Trotz der drohenden Jokerrolle sieht sich Routinier Shunsuke Nakamura bei der Weltmeisterschaft weiter als wichtigen Bestandteil der japanischen Nationalmannschaft.

"Es wird die Zeit kommen, wenn ich gebraucht werde. Ein Spieler, der den Unterschied machen kann, muss nicht nur schnell laufen und verteidigen können. Er muss auch den Rhythmus bestimmen", sagte der langjährige Spielmacher des schottischen Renommierklubs Celtic Glasgow, der inzwischen bei den Yokohama Marinos aus der J-League sein Geld verdient.

Noch während der WM-Qualifikation war Nakamura Stammspieler der Japaner, eine Knöchelverletzung warf den 31-Jährigen jedoch zurück. "Wir sind bei der WM dabei. Da ist es nicht so wichtig, ob ich in der Startformation stehe oder von der Bank komme", meinte Nakamura.
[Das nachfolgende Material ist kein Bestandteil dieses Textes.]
==> config.mk <==
export PLATFORM = sky130hd
export DESIGN_NAME = segxlat_top
export DESIGN_NICKNAME = d
export VERILOG_FILES = /design/src/rtl/segxlat_pkg.sv /design/src/rtl/segxlat_fetch.sv /design/src/rtl/segxlat_check.sv /design/src/rtl/segxlat_top.sv
export SDC_FILE = /design/constraint.sdc
export NUM_CORES = 1
export LEC_CHECK = 0
export ABC_AREA = 1
export CORE_MARGIN = 4
export CORE_UTILIZATION = 35
export CTS_BUF_LIST = sky130_fd_sc_hd__clkbuf_16
export DETAILED_ROUTE_END_ITERATION = 10
export GPL_ROUTABILITY_DRIVEN = 0
export PLACE_DENSITY_LB_ADDON = 0.05
export SETUP_SLACK_MARGIN = 0.15
export SLEW_MARGIN = 20
export SYNTH_ARGS = -nofsm -noshare
export SYNTH_HDL_FRONTEND = slang
export SYNTH_SLANG_ARGS = --single-unit
==> constraint.sdc <==
create_clock -name clk -period 5.8 [get_ports clk]
set_clock_uncertainty 0.2 [all_clocks]
set_input_delay 1.16 -clock clk [delete_from_list [all_inputs] [get_ports clk]]
set_output_delay 1.16 -clock clk [all_outputs]
set_load 0.01 [all_outputs]
==> src/rtl/segxlat_pkg.sv <==
package segxlat_pkg;

    localparam int WORD_W      = 32;
    localparam int ENTRY_BYTES = 8;
    localparam int ENTRY_SH    = $clog2(ENTRY_BYTES);
    localparam int WORD_BYTES  = WORD_W / 8;
    localparam int LIM_LSB     = 8;

    typedef enum logic [1:0] {
        ACC_READ  = 2'b00,
        ACC_WRITE = 2'b01,
        ACC_EXEC  = 2'b10,
        ACC_RSVD  = 2'b11
    } acc_e;

    typedef enum logic [1:0] {
        FLT_NONE  = 2'b00,
        FLT_SEG   = 2'b01,
        FLT_LIMIT = 2'b10,
        FLT_PERM  = 2'b11
    } fault_e;

    typedef struct packed {
        logic x;
        logic w;
        logic r;
    } perm_t;

    function automatic perm_t perm_of(input logic [WORD_W-1:0] attr);
        return perm_t'(attr[2:0]);
    endfunction

    function automatic logic perm_ok(input perm_t p, input acc_e a);
        case (a)
            ACC_READ:  return p.r;
            ACC_WRITE: return p.w;
            ACC_EXEC:  return p.x;
            default:   return 1'b0;
        endcase
    endfunction

endpackage

==> src/rtl/segxlat_fetch.sv <==
module segxlat_fetch
    import segxlat_pkg::*;
#(
    parameter int SEG_W = 4
) (
    input  logic              clk,
    input  logic              rst,
    input  logic              start,
    input  logic [SEG_W-1:0]  idx,
    input  logic [WORD_W-1:0] tbase,
    output logic              done,
    output logic [WORD_W-1:0] ent_base,
    output logic [WORD_W-1:0] ent_attr,
    output logic              mem_req_valid,
    input  logic              mem_req_ready,
    output logic [WORD_W-1:0] mem_addr,
    input  logic              mem_rsp_valid,
    input  logic [WORD_W-1:0] mem_rdata
);

    typedef enum logic [1:0] {F_IDLE, F_REQ, F_WAIT, F_DONE} fetch_st_e;

    fetch_st_e         st_q;
    logic              second_q;
    logic [WORD_W-1:0] addr_q;
    logic [WORD_W-1:0] base_q;
    logic [WORD_W-1:0] attr_q;

    always_ff @(posedge clk) begin
        if (rst) begin
            st_q     <= F_IDLE;
            second_q <= 1'b0;
            addr_q   <= '0;
            base_q   <= '0;
            attr_q   <= '0;
        end else begin
            case (st_q)
                F_IDLE: begin
                    if (start) begin
                        addr_q   <= tbase + (WORD_W'(idx) << ENTRY_SH);
                        second_q <= 1'b0;
                        st_q     <= F_REQ;
                    end
                end
                F_REQ: begin
                    if (mem_req_ready) st_q <= F_WAIT;
                end
                F_WAIT: begin
                    if (mem_rsp_valid) begin
                        if (!second_q) begin
                            base_q   <= mem_rdata;
                            second_q <= 1'b1;
                            addr_q   <= addr_q + WORD_W'(WORD_BYTES);
                            st_q     <= F_REQ;
                        end else begin
                            attr_q <= mem_rdata;
                            st_q   <= F_DONE;
                        end
                    end
                end
                default: st_q <= F_IDLE;
            endcase
        end
    end

    assign done          = (st_q == F_DONE);
    assign mem_req_valid = (st_q == F_REQ);
    assign mem_addr      = addr_q;
    assign ent_base      = base_q;
    assign ent_attr      = attr_q;

    // read request held until accepted
    assert_memreq_hold_R9: assert property (@(posedge clk) disable iff (rst)
        (mem_req_valid && !mem_req_ready) |=> (mem_req_valid && $stable(mem_addr)));

endmodule

==> src/rtl/segxlat_check.sv <==
module segxlat_check
    import segxlat_pkg::*;
#(
    parameter int OFF_W = 16
) (
    input  logic [OFF_W-1:0]  off,
    input  acc_e              acc,
    input  logic [WORD_W-1:0] ent_base,
    input  logic [WORD_W-1:0] ent_attr,
    output fault_e            fault,
    output logic [WORD_W-1:0] paddr
);

    logic [OFF_W-1:0] lim;
    perm_t            perm;

    assign lim  = ent_attr[LIM_LSB +: OFF_W];
    assign perm = perm_of(ent_attr);

    always_comb begin
        if (off >= lim) begin
            fault = FLT_LIMIT;
        end else if (!perm_ok(perm, acc)) begin
            fault = FLT_PERM;
        end else begin
            fault = FLT_NONE;
        end
        paddr = (fault == FLT_NONE) ? (ent_base + WORD_W'(off)) : '0;
    end

endmodule
===== config.mk =====
export PLATFORM = sky130hd
export DESIGN_NAME = prescaled_timer
export DESIGN_NICKNAME = d
export VERILOG_FILES = /design/src/rtl/tmr_pkg.sv /design/src/rtl/tmr_ctrl.sv /design/src/rtl/tmr_datapath.sv /design/src/rtl/prescaled_timer.sv
export SDC_FILE = /design/constraint.sdc
export NUM_CORES = 1
export LEC_CHECK = 0
export BUFFER_PORTS_ARGS = -buffer_cell sky130_fd_sc_hd__buf_2
export CAP_MARGIN = 10
export CORE_ASPECT_RATIO = 2
export CORE_MARGIN = 5
export CORE_UTILIZATION = 45
export CTS_CLUSTER_SIZE = 40
export DETAILED_ROUTE_END_ITERATION = 6
export PLACE_DENSITY = 0.66
export SLEW_MARGIN = 40
export SYNTH_ARGS = -nofsm -noshare
export SYNTH_HDL_FRONTEND = slang
export SYNTH_SLANG_ARGS = --single-unit

===== constraint.sdc =====
create_clock -name clk -period 3.63 [get_ports clk]
set_input_delay 1.089 -clock clk [delete_from_list [all_inputs] [get_ports clk]]
set_output_delay 1.089 -clock clk [all_outputs]
set_load 0.005 [all_outputs]

===== src/rtl/tmr_pkg.sv =====
package tmr_pkg;

  typedef enum logic [3:0] {
    MD_ONCE    = 4'd0,
    MD_LOOP    = 4'd1,
    MD_EVCOUNT = 4'd2,
    MD_PWM     = 4'd3,
    MD_CAPT    = 4'd4,
    MD_CMPR    = 4'd5,
    MD_GATE    = 4'd6,
    MD_CAPCMP  = 4'd7,
    MD_DUALCAP = 4'd8,
    MD_IGATE   = 4'd14
  } modeE;

  // control word layout
  localparam int CTRL_BITS = 12;
  localparam int MODE_LO   = 0;
  localparam int MODE_HI   = 3;
  localparam int PRE_LO    = 4;
  localparam int PRE_HI    = 7;
  localparam int POL_BIT   = 8;
  localparam int EN_BIT    = 9;
  localparam int IE_BIT    = 10;
  localparam int NEG_BIT   = 11;
  localparam int SWCAP_BIT = 12;

  // register addresses
  localparam logic [2:0] A_COUNT = 3'd0;
  localparam logic [2:0] A_CMP   = 3'd1;
  localparam logic [2:0] A_HOLD  = 3'd2;
  localparam logic [2:0] A_CTRL  = 3'd3;
  localparam logic [2:0] A_STAT  = 3'd4;

  typedef struct packed {
    logic inc;
    logic reload;
    logic capture;
    logic outSet;
    logic outClr;
    logic outToggle;
  } strobeT;

endpackage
Nationaltrainer Takeshi Okada hält ohnehin weiter große Stücke auf den Altstar: "Er kommt immer besser in Form. Wenn er von der Bank kommt, kann er den Unterschied machen."

Japan trifft in der Vorrundengruppe E am kommenden Montag in Bloemfontein auf Kamerun. Anschließend warten die Niederlande (19. Juni) und Dänemark (24. Juni).